#### [Your objective]
Search the entries for the word "constraint". Copy each line in which it is found.

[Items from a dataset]
········
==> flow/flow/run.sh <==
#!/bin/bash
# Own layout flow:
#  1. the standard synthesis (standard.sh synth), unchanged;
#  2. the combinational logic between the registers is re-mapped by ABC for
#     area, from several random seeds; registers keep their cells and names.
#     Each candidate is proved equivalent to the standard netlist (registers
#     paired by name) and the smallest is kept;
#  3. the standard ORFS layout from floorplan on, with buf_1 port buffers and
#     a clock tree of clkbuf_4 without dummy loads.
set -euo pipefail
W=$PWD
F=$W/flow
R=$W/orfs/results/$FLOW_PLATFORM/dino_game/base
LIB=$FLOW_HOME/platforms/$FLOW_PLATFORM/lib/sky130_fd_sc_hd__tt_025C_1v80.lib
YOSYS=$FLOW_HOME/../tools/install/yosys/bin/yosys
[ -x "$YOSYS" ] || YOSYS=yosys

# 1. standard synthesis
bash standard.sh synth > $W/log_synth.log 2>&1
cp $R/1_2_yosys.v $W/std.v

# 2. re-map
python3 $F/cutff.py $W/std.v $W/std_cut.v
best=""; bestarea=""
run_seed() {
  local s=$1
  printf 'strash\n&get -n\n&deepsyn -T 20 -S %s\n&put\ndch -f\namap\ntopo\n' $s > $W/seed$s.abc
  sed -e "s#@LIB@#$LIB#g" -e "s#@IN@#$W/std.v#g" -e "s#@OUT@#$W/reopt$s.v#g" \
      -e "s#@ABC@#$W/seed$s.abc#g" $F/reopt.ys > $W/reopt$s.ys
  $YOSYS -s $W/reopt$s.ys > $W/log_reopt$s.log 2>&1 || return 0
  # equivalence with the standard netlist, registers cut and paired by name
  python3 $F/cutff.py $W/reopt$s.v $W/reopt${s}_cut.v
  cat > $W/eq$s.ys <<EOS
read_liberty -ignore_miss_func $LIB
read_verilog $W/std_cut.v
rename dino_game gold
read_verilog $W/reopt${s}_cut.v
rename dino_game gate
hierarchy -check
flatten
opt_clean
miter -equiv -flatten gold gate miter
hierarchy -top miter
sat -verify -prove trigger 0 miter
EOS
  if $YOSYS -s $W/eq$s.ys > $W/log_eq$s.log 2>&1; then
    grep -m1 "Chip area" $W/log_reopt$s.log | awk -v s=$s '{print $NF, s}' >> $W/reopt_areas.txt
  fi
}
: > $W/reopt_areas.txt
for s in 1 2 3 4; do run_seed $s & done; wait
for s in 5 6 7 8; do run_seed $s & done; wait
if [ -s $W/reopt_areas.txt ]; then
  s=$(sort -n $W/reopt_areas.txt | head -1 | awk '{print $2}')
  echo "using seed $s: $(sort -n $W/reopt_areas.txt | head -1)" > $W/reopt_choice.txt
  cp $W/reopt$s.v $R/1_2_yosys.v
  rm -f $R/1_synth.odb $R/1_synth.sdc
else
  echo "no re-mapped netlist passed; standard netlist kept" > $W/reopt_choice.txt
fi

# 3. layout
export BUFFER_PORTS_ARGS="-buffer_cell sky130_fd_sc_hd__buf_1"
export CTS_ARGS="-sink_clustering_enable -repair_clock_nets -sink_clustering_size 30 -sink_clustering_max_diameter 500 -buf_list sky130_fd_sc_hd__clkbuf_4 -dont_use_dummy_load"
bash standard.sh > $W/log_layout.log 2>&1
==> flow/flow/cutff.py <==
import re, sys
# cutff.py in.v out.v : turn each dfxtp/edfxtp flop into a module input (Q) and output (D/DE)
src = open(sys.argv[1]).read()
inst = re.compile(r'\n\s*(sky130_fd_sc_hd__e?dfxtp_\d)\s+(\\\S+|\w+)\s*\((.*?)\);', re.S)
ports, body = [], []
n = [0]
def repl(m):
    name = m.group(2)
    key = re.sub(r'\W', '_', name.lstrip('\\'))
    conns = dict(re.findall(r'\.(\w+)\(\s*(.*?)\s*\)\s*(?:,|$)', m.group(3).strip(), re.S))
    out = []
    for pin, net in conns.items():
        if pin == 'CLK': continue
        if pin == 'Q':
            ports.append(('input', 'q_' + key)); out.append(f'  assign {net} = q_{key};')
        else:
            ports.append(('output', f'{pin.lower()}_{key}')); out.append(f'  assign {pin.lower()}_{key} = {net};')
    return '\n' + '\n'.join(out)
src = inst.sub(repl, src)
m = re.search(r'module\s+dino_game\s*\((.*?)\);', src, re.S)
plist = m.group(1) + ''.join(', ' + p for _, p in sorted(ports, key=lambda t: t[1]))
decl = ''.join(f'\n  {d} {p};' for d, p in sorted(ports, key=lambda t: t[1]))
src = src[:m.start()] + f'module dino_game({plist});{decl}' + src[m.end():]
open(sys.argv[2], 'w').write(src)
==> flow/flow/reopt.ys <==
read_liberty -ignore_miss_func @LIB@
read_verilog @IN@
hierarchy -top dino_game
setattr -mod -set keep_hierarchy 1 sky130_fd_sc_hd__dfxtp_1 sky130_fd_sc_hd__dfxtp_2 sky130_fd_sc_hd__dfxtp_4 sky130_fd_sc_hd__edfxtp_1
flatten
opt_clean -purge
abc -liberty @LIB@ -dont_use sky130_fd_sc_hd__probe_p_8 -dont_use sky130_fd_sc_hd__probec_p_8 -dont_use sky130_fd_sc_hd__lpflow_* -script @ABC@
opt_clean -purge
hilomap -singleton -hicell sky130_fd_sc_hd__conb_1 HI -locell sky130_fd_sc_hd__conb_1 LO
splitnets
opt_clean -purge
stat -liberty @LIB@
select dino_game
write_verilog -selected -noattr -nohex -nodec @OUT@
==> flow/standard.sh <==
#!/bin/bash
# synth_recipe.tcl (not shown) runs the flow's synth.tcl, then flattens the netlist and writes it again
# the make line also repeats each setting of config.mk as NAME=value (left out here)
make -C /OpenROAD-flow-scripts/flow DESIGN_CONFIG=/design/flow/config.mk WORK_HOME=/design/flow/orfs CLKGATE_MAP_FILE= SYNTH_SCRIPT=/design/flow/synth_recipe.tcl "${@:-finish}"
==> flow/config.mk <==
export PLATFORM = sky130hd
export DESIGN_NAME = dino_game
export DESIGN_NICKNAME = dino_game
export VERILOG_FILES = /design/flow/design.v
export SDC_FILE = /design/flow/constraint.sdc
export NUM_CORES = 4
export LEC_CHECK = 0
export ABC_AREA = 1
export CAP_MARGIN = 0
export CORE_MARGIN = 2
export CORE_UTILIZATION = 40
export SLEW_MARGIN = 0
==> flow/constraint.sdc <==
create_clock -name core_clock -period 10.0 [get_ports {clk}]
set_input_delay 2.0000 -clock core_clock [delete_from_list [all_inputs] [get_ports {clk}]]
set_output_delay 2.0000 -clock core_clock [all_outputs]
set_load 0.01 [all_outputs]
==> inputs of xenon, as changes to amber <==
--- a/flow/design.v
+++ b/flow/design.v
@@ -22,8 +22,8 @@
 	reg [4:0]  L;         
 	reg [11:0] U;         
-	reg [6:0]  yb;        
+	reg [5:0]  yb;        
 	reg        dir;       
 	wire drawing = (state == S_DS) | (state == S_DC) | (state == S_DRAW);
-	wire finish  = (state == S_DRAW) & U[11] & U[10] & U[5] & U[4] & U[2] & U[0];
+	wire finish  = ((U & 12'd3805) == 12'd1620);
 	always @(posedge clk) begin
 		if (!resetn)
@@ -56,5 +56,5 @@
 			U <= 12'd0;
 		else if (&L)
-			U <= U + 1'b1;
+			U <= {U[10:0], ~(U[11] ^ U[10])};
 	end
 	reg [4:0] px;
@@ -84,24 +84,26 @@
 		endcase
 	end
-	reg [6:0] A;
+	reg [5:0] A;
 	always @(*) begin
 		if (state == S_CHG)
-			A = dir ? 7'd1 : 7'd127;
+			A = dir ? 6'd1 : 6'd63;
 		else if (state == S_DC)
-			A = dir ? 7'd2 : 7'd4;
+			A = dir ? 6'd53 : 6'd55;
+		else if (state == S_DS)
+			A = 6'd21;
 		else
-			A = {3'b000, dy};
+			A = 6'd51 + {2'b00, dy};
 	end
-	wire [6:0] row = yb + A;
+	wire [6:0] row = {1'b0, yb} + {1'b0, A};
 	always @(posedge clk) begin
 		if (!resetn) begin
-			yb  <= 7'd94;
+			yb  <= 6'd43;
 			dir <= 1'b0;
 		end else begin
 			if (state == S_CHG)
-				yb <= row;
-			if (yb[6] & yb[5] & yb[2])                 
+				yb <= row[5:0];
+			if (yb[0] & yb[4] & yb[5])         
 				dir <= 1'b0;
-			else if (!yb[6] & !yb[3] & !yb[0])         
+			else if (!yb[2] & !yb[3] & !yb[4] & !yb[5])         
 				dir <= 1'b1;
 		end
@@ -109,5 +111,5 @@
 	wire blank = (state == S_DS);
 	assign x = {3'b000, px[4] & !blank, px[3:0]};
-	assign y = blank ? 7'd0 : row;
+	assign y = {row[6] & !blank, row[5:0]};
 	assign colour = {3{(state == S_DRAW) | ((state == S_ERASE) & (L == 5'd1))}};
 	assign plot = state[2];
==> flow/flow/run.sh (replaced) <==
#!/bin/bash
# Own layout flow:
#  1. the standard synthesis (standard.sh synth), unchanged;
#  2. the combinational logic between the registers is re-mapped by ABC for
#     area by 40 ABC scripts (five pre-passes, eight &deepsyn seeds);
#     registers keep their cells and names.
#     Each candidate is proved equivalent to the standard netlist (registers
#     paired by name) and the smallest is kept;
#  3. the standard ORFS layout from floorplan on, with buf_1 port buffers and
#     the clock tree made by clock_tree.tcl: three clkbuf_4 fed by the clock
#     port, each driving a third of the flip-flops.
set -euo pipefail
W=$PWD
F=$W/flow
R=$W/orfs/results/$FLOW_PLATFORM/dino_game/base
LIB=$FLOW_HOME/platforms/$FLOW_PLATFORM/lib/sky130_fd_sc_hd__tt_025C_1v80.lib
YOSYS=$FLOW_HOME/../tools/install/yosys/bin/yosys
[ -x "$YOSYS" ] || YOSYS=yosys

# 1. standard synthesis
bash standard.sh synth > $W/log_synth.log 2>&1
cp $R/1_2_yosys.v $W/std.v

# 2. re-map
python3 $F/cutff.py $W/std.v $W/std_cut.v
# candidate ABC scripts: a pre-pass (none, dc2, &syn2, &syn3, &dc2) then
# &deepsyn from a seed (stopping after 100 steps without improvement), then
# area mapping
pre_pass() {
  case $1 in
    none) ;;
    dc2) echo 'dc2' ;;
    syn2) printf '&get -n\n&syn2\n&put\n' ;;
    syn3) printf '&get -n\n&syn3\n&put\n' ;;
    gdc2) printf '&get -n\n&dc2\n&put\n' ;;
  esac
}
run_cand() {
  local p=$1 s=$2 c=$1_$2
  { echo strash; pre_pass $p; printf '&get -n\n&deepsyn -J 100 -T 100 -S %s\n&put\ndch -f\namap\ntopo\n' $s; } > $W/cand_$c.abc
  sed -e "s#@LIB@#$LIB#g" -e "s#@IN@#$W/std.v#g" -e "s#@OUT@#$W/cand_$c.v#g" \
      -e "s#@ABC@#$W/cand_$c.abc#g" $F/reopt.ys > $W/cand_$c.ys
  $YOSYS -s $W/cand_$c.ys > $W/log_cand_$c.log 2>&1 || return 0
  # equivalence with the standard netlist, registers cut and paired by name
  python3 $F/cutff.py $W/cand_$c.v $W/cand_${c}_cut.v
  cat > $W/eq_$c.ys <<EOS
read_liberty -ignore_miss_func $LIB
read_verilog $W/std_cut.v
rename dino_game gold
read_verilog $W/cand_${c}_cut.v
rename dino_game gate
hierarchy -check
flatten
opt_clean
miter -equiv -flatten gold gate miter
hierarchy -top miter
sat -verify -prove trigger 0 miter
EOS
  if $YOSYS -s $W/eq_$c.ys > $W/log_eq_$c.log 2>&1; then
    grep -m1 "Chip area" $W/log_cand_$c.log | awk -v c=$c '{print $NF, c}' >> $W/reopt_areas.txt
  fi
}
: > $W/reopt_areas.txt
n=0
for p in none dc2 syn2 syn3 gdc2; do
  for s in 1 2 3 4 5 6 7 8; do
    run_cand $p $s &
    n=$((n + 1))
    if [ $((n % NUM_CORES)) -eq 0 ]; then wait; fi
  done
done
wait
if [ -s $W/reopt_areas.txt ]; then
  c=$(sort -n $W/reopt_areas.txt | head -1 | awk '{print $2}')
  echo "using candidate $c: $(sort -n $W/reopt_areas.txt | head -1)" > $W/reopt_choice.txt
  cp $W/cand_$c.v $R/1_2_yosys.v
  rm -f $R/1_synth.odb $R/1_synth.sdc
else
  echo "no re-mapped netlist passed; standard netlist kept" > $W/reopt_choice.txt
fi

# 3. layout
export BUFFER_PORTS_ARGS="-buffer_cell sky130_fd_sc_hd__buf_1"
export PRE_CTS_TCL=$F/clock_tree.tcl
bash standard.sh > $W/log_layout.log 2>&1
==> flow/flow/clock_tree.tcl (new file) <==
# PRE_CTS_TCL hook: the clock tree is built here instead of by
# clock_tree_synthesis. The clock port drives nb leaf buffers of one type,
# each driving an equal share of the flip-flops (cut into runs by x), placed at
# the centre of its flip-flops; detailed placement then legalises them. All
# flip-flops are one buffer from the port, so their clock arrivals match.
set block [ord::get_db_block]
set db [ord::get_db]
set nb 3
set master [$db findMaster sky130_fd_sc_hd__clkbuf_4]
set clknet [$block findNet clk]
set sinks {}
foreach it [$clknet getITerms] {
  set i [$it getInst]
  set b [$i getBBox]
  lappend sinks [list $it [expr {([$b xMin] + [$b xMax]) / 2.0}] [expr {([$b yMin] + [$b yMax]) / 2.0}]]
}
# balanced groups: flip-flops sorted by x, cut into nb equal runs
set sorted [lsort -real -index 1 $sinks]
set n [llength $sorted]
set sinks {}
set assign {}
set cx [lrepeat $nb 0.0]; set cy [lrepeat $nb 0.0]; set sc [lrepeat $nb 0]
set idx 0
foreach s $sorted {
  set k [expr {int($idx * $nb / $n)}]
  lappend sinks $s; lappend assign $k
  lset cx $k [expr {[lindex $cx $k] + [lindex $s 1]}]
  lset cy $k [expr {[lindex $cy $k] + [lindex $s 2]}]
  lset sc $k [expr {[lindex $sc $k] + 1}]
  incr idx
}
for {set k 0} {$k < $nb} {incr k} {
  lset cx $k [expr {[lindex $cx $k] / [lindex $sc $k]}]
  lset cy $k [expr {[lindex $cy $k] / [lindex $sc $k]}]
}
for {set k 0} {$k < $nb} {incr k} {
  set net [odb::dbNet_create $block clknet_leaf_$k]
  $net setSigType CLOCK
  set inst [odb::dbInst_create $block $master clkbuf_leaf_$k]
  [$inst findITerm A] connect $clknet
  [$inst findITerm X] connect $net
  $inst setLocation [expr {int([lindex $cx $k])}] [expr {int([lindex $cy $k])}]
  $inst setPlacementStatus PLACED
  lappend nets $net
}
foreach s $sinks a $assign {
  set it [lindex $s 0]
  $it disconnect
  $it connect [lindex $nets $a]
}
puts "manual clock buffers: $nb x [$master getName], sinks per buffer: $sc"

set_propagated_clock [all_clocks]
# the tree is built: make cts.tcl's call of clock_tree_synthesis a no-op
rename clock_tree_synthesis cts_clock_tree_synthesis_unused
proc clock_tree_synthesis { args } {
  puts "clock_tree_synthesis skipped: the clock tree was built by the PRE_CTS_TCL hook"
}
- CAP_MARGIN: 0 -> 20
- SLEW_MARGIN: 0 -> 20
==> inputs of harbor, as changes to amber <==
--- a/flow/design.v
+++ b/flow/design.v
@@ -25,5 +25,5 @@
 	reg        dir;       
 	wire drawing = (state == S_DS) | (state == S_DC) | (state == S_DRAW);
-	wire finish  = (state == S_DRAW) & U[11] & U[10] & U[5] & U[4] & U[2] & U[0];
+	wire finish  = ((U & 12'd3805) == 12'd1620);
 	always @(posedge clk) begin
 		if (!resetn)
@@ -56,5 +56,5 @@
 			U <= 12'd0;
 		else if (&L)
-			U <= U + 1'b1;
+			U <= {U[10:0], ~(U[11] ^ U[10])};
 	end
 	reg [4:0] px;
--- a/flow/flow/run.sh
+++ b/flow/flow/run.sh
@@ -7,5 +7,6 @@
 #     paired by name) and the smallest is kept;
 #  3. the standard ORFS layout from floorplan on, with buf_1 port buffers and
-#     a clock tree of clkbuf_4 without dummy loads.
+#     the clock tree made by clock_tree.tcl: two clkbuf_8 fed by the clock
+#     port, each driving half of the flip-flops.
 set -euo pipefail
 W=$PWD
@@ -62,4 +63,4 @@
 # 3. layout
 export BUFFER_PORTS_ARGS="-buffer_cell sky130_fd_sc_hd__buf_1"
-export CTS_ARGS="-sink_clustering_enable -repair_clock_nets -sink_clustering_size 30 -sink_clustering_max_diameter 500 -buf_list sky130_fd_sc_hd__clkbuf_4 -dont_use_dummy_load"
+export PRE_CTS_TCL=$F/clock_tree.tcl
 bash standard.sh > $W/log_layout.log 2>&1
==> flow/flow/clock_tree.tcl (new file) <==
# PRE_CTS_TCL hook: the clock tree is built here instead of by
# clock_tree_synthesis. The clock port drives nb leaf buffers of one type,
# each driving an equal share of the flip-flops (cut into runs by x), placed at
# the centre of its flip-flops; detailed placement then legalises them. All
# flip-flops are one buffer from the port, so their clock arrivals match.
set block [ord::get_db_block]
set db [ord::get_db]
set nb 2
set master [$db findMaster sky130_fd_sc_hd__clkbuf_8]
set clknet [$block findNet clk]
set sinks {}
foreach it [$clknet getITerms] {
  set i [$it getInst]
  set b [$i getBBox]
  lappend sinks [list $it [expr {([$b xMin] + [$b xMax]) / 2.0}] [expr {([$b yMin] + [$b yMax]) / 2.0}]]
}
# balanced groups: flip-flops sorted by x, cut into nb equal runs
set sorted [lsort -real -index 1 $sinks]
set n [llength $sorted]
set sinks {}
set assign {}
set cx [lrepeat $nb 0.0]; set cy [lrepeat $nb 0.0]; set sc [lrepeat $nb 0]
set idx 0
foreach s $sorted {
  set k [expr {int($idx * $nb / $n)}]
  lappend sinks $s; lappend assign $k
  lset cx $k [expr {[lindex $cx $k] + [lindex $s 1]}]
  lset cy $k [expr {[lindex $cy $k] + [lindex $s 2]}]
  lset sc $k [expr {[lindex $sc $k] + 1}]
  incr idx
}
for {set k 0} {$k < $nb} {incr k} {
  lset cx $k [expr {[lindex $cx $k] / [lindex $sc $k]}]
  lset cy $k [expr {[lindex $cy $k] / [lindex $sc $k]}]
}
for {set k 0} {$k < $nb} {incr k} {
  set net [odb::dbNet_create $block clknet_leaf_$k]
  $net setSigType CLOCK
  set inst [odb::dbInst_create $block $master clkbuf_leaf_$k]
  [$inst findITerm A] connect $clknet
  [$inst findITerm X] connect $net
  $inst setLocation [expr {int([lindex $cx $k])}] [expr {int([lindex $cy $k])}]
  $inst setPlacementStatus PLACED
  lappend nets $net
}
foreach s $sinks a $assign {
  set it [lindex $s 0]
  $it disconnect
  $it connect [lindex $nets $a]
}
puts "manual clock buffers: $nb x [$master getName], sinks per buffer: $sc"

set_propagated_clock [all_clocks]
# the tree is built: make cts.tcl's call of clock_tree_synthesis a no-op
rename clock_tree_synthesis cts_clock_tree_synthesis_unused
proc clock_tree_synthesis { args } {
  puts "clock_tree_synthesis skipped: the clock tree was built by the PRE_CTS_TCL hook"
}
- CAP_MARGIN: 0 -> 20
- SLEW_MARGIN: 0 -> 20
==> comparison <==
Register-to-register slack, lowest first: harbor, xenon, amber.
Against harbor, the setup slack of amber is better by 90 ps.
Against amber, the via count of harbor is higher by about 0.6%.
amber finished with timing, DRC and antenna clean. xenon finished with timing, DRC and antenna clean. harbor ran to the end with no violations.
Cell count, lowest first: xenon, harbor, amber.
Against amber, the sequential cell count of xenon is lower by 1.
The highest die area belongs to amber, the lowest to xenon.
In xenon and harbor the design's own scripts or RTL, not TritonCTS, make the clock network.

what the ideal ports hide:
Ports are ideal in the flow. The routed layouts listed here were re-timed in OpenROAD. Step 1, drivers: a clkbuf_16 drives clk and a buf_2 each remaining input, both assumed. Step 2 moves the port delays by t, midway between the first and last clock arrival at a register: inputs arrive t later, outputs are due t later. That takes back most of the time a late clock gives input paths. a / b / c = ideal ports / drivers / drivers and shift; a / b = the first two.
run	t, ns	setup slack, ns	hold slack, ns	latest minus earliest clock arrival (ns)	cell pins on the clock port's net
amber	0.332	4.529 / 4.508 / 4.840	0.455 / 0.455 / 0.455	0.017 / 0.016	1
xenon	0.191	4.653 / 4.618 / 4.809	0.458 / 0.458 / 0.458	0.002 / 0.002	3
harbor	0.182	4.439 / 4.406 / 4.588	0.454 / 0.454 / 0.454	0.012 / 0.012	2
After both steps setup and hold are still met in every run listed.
········
#### [Exercise solution]
export SDC_FILE = /design/flow/constraint.sdc
==> flow/constraint.sdc <==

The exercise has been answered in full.